Then all of a sudden, in what feels like the blink of an eye (and half a global pandemic later), here we are at column number 100! Not that anyone is counting, bar me! But I guess time flies when you’re making puns. 

Don’t worry, I know it’s not really that big a deal – I don’t expect to be paraded through Ballinascarthy on the back of a donkey or anything – but we all love to mark an anniversary.

And I suppose one of the drawbacks of remote working is that I can’t celebrate it with my colleagues. No brownie with a candle stuck in it, no tokenistic card, nobody giving me the bumps in the canteen …. Nope, instead, I get to sit here alone in my attic, with a lopsided party hat on my head, as I listen to the sounds of Dublin people complaining through the narrow gap in my Velux window. 

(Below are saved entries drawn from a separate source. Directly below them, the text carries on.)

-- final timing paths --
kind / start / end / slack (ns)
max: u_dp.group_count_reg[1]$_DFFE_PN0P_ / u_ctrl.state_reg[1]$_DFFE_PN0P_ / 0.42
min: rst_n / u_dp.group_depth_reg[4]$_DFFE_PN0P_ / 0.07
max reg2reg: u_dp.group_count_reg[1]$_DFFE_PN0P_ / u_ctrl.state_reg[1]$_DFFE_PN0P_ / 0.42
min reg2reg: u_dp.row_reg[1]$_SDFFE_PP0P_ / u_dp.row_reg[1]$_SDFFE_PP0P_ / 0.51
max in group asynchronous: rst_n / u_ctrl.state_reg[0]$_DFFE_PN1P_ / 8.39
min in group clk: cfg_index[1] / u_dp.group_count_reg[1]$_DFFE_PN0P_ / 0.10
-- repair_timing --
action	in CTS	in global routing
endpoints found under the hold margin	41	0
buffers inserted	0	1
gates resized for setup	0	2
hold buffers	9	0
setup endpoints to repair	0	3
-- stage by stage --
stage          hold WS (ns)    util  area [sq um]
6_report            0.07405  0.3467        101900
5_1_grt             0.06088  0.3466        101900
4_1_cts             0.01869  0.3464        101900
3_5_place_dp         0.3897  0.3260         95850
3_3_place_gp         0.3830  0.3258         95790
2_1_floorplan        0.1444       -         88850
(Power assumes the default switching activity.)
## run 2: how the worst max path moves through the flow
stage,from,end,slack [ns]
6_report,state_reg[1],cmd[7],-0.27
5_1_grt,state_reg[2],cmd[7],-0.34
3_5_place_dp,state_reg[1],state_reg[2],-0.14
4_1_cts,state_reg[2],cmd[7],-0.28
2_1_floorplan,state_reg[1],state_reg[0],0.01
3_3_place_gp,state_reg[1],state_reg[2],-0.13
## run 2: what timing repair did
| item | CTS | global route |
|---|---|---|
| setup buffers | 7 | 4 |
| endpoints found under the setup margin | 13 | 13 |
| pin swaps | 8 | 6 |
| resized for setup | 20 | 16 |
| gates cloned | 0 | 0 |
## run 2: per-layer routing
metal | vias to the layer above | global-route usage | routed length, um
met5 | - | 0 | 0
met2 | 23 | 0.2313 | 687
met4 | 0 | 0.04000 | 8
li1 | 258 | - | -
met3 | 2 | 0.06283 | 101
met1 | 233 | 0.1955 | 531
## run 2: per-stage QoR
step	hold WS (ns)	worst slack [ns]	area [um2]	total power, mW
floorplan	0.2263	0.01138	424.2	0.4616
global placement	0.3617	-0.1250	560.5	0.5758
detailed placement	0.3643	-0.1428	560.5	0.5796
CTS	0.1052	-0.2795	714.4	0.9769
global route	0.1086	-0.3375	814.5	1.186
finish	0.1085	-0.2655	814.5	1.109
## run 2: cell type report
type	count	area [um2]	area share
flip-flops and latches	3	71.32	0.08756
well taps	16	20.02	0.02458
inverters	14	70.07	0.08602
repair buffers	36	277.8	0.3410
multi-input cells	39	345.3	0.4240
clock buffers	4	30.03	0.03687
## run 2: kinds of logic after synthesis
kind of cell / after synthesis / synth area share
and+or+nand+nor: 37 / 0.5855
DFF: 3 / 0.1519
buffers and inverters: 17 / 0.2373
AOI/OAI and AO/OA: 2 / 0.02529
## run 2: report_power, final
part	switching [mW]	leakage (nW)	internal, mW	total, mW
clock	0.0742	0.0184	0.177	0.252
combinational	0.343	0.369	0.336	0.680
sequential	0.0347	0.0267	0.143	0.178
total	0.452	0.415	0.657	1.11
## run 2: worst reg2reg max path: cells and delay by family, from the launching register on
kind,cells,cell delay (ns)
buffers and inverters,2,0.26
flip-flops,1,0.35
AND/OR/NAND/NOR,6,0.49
**src/hdl/sinusoid_grid_pattern_generator_defines.svh**
```systemverilog
// assertion macros for the sinusoid grid pattern generator
// used by modules with concurrent checks; expects clk and rst_n in scope
`ifndef SINUSOID_GRID_PATTERN_GENERATOR_DEFINES_SVH
`define SINUSOID_GRID_PATTERN_GENERATOR_DEFINES_SVH

// same-cycle implication, disabled while in reset
`define SGPG_ASSERT_IMPL(label, ante, cons, msg) \
  label: assert property (@(posedge clk) disable iff (!rst_n) (ante) |-> (cons)) \
    else $error(msg);

// next-cycle implication, disabled while in reset
`define SGPG_ASSERT_NEXT(label, ante, cons, msg) \
  label: assert property (@(posedge clk) disable iff (!rst_n) (ante) |=> (cons)) \
    else $error(msg);

`endif

```
**src/hdl/sgpg_pkg.sv**
```systemverilog
// shared types and constants of the sinusoid grid pattern generator
// no dependencies; imported by all modules of the block
package sgpg_pkg;

  // grid geometry, power of two
  localparam int GRID_SIZE = 64;
  localparam int GRID_LOG2 = $clog2(GRID_SIZE);

  // field widths
  localparam int ROW_W      = 6;
  localparam int FREQ_W     = 24;
  localparam int AMP_W      = 15;
  localparam int PHASE_W    = 16;
  localparam int VALUE_W    = 16;
  localparam int CFG_IDX_W  = 2;
  localparam int CFG_DATA_W = 24;

  // configuration register map
  typedef enum logic [CFG_IDX_W-1:0] {
    CFG_FREQ_X       = 2'd0,
    CFG_FREQ_Y       = 2'd1,
    CFG_AMPLITUDE    = 2'd2,
    CFG_PHASE_OFFSET = 2'd3
  } cfg_reg_t;

  // angle quadrant
  typedef enum logic [1:0] {
    QUAD_I   = 2'd0,
    QUAD_II  = 2'd1,
    QUAD_III = 2'd2,
    QUAD_IV  = 2'd3
  } quad_t;

  // signed grid offset 2*idx - N and its products with the frequencies
  localparam int DIFF_W = ((ROW_W > GRID_LOG2) ? ROW_W : GRID_LOG2) + 2;
  localparam int PROD_W = FREQ_W + DIFF_W;
  localparam int NUM_W  = PROD_W + 1;
  localparam int ANGLE_LSB = GRID_LOG2 + 1;

  // quarter-wave cosine datapath
  localparam int T_W  = PHASE_W - 1;
  localparam int R_W  = PHASE_W - 2;
  localparam int X_W  = 31;
  localparam int V_W  = 32;
  localparam int P_W  = 31;
  localparam int C_W  = 17;
  localparam int MAG_W = 15;
  localparam int TWO_PI_W = 33;
  localparam int DIV_W = 8;
  localparam int QD_W  = V_W + DIV_W;

  localparam logic [T_W-1:0]      QUARTER_TURN = 15'd16384;
  localparam logic [TWO_PI_W-1:0] TWO_PI_Q30   = 33'd6746518852;
  localparam logic [P_W-1:0]      ONE_Q30      = 31'h4000_0000;

  // taylor-series divisors and their truncated reciprocals, scale 2^32
  localparam int ITERS = 6;
  localparam logic [DIV_W-1:0] DIVS [ITERS] = '{8'd132, 8'd90, 8'd56, 8'd30, 8'd12, 8'd2};
  localparam logic [V_W-1:0] RECIP [ITERS] = '{
    32'((64'd1 << 32) / 64'd132),
    32'((64'd1 << 32) / 64'd90),
    32'((64'd1 << 32) / 64'd56),
    32'((64'd1 << 32) / 64'd30),
    32'((64'd1 << 32) / 64'd12),
    32'((64'd1 << 32) / 64'd2)
  };

  // classified request held in the queue
  typedef struct packed {
    logic           neg;
    logic [T_W-1:0] t;
  } sgpg_item_t;

  // queue status toward front and back
  typedef struct packed {
    logic full;
    logic empty;
  } sgpg_q_stat_t;

  // per-stage control of the back pipeline
  typedef struct packed {
    logic valid;
    logic neg;
  } sgpg_ctl_t;

endpackage

```
**src/hdl/sgpg_front.sv**
```systemverilog
// front end: accepts grid positions, forms the wrapped angle and its quadrant
// depends on sgpg_pkg; feeds sgpg_queue
module sgpg_front (
  input  logic                                clk,
  input  logic                                rst_n,
  input  logic                                in_valid,
  output logic                                in_stall,
  input  logic [sgpg_pkg::ROW_W-1:0]          in_row,
  input  logic [sgpg_pkg::ROW_W-1:0]          in_col,
  input  logic signed [sgpg_pkg::FREQ_W-1:0]  freq_x_i,
  input  logic signed [sgpg_pkg::FREQ_W-1:0]  freq_y_i,
  input  logic [sgpg_pkg::PHASE_W-1:0]        phase_offset_i,
  input  sgpg_pkg::sgpg_q_stat_t              q_stat,
  output logic                                push,
  output sgpg_pkg::sgpg_item_t                push_item
);
  import sgpg_pkg::*;

  logic                     f1_valid_r;
  logic                     f1_valid_nxt;
  logic                     front_en;
  logic signed [DIFF_W-1:0] d_row;
  logic signed [DIFF_W-1:0] d_col;
  logic signed [PROD_W-1:0] prod_x_r;
  logic signed [PROD_W-1:0] prod_y_r;
  logic signed [NUM_W-1:0]  num;
  logic [PHASE_W-1:0]       angle;
  logic [R_W-1:0]           rem;

  assign in_stall = f1_valid_r && q_stat.full;
  assign front_en = !in_stall;
  assign push     = f1_valid_r && !q_stat.full;

  // 2*idx - N
  assign d_row = $signed(DIFF_W'({in_row, 1'b0})) - $signed(DIFF_W'(GRID_SIZE));
  assign d_col = $signed(DIFF_W'({in_col, 1'b0})) - $signed(DIFF_W'(GRID_SIZE));

  assign f1_valid_nxt = front_en ? in_valid : f1_valid_r;

  always_ff @(posedge clk) begin
    if (!rst_n) begin
      f1_valid_r <= 1'b0;
    end else begin
      f1_valid_r <= f1_valid_nxt;
    end
  end

  always_ff @(posedge clk) begin
    if (in_valid && front_en) begin
      prod_x_r <= PROD_W'(freq_x_i) * PROD_W'(d_col);
      prod_y_r <= PROD_W'(freq_y_i) * PROD_W'(d_row);
    end
  end

  // floor((num + N) / 2N) mod one turn is a bit slice of num + N
  always_comb begin
    num   = NUM_W'(prod_y_r) + NUM_W'(prod_x_r) + NUM_W'(GRID_SIZE);
    angle = num[ANGLE_LSB +: PHASE_W] + phase_offset_i;
    rem   = angle[R_W-1:0];
    unique case (quad_t'(angle[PHASE_W-1 -: 2]))
      QUAD_I: begin
        push_item.t   = {1'b0, rem};
        push_item.neg = 1'b0;
      end
      QUAD_II: begin
        push_item.t   = QUARTER_TURN - {1'b0, rem};
        push_item.neg = 1'b1;
      end
      QUAD_III: begin
        push_item.t   = {1'b0, rem};
        push_item.neg = 1'b1;
      end
      QUAD_IV: begin
        push_item.t   = QUARTER_TURN - {1'b0, rem};
        push_item.neg = 1'b0;
      end
    endcase
  end

endmodule

```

Don’t feel sorry for me, though. There are people who are likely feeling much more isolated than me this week. I’m thinking specifically of the BBC chairman Richard Sharp, by way of example. 

Yes, it’s been a rocky old week for the organisation after the controversy that exploded surrounding a series of tweets sent by Match of the Day presenter Gary Lineker, drawing comparisons between the immigration policy of the Tory government and the language used by the Nazis in 1930s Germany.  

Pretty heavy stuff for a guy most famous for kicking a leather thing into a net. 

The saga is a depressing sign of the times in the UK, where everything seems to have been turned into a political hot potato at the centre of the culture wars. Even poor David Attenborough isn’t safe!

This week’s ‘storm in the red tops’ marks a particularly low point for the BBC top brass. In many ways, it was the equivalent of RTÉ deciding to wage war on Mary Morrissey. There’s only going to be one winner there, and so it seems to have panned out, with Lineker returning to his post earlier this week and sticking to his guns, tweeting: ‘A final thought: however difficult the last few days have been, it simply doesn’t compare to having to flee your home from persecution or war to seek refuge in a land far away.’ 

According to ex-BBC head Greg Dyke, who is no stranger to West Cork, the current chairman Sharp ‘helped fuel the perception’ the corporation bowed to government pressure on Lineker. As we all know, Sharp famously facilitated a £800,000 loan guarantee for ex-PM Boris Johnson. 

Although this all looks like a victory for right-thinking people, with Lineker sticking it to the Tories and stirring an inner revolt amongst his colleagues in football and broadcasting, you’d wonder how it will all play into the wider culture war. Will this really have an impact on the immigration policy of the UK or will it just be another way for Sunak and Co to point out how British values are being eroded by ‘woke nonsense’ in the run-up to any future election? 

So Lineker and his supporters may think it’s all over. But is it really?

App comes off the tracks

I WAS sad to see the Covid tracker app being discontinued this week. You’ll say I’m gone stone mad. The thing is, I seem to have developed some sort of strange emotional connection to the app at the height of the pandemic, some sort of Stockholm Syndrome. 

Every morning I’d check in on the app, to diligently report my lack of symptoms. Maybe the ritual gave me a sense of control, a sense that I had the power to actually do something to help the cause instead of just staying at home screaming into the fridge. 

It was also a source of hope, an intimation of some Utopian future where we could use technology in a civic-minded way to ward off microscopic threats to our existence. That’s the hopeful version. 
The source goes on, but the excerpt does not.